===== src/rtl/button_mode_selector.sv =====
// Three-button mode selector: each raw button is synchronized and debounced,
// a debounced press yields a one-cycle pulse, and the pulses drive a latched
// one-hot mode register with toggle-off and simultaneous-press detection.
module button_mode_selector #(
  parameter int unsigned DB_CYCLES = 500000,
  parameter int unsigned CNT_W     = 20
) (
  input  logic       clk,
  input  logic       reset,
  input  logic [2:0] btn_raw,
  output logic [2:0] btn_pulse,
  output logic [2:0] mode,
  output logic       mode_valid,
  output logic       conflict
);

  typedef enum logic [1:0] {
    S_LOW  = 2'd0,
    W_HIGH = 2'd1,
    S_HIGH = 2'd2,
    W_LOW  = 2'd3
  } db_state_e;

  localparam logic [CNT_W-1:0] CntLast = CNT_W'(DB_CYCLES - 1);

  logic [2:0]       r_sync1;
  logic [2:0]       r_sync2;
  db_state_e        r_state [3];
  logic [CNT_W-1:0] r_cnt   [3];
  logic [2:0]       r_rise;
  logic [2:0]       r_btn_pulse;
  logic [2:0]       r_mode;
  logic             r_mode_valid;
  logic             r_conflict;

  logic [2:0]       w_s;
  logic [2:0]       w_pulse_m1;
  logic             w_multi;
  logic             w_single;

  assign w_s = r_sync2;

  // Two or more pulse bits set: p & (p - 1) clears the lowest set bit.
  assign w_pulse_m1 = r_btn_pulse - 3'd1;
  assign w_multi    = |(r_btn_pulse & w_pulse_m1);
  assign w_single   = (r_btn_pulse != 3'b000) && !w_multi;

  // Two-flop synchronizer per button; btn_raw is asynchronous to clk.
  always_ff @(posedge clk or posedge reset) begin
    if (reset) begin
      r_sync1 <= 3'b000;
      r_sync2 <= 3'b000;
    end else begin
      r_sync1 <= btn_raw;
      r_sync2 <= r_sync1;
    end
  end

  // Per-button debounce FSM; r_rise flags the edge that accepts a press.
  always_ff @(posedge clk or posedge reset) begin
    if (reset) begin
      for (int k = 0; k < 3; k++) begin
        r_state[k] <= S_LOW;
        r_cnt[k]   <= '0;
      end
      r_rise <= 3'b000;
    end else begin
      for (int k = 0; k < 3; k++) begin
        r_rise[k] <= 1'b0;
        case (r_state[k])
          S_LOW: begin
            r_cnt[k] <= '0;
            if (w_s[k]) r_state[k] <= W_HIGH;
          end
          W_HIGH: begin
            if (!w_s[k]) begin
              r_state[k] <= S_LOW;
              r_cnt[k]   <= '0;
            end else if (r_cnt[k] == CntLast) begin
              r_state[k] <= S_HIGH;
              r_cnt[k]   <= '0;
              r_rise[k]  <= 1'b1;
            end else begin
              r_cnt[k] <= r_cnt[k] + 1'b1;
            end
          end
          S_HIGH: begin
            r_cnt[k] <= '0;
            if (!w_s[k]) r_state[k] <= W_LOW;
          end
          W_LOW: begin
            if (w_s[k]) begin
              r_state[k] <= S_HIGH;
              r_cnt[k]   <= '0;
            end else if (r_cnt[k] == CntLast) begin
              // Release accepted silently; no pulse on entry to S_LOW.
              r_state[k] <= S_LOW;
              r_cnt[k]   <= '0;
            end else begin
              r_cnt[k] <= r_cnt[k] + 1'b1;
            end
          end
          default: begin
            r_state[k] <= S_LOW;
            r_cnt[k]   <= '0;
          end
        endcase
      end
    end
  end

  // Registered one-cycle press pulse, one edge after the press is accepted.
  always_ff @(posedge clk or posedge reset) begin
    if (reset) begin
      r_btn_pulse <= 3'b000;
    end else begin
      r_btn_pulse <= r_rise;
    end
  end

  // Mode register: single press selects or toggles off; multi-press holds mode.
  always_ff @(posedge clk or posedge reset) begin
    if (reset) begin
      r_mode       <= 3'b000;
      r_mode_valid <= 1'b0;
      r_conflict   <= 1'b0;
    end else begin
      r_conflict <= 1'b0;
      if (w_multi) begin
        r_conflict <= 1'b1;
      end else if (w_single) begin
        if (r_mode == r_btn_pulse) begin
          r_mode       <= 3'b000;
          r_mode_valid <= 1'b0;
        end else begin
          r_mode       <= r_btn_pulse;
          r_mode_valid <= 1'b1;
        end
      end
    end
  end

  assign btn_pulse  = r_btn_pulse;
  assign mode       = r_mode;
  assign mode_valid = r_mode_valid;
  assign conflict   = r_conflict;

endmodule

================================

● TASK REQUIREMENTS: What this exercise asks for is every line of the data above with the word "unsigned".

● ANSWER SECTION:
  parameter int unsigned DB_CYCLES = 500000,
  parameter int unsigned CNT_W     = 20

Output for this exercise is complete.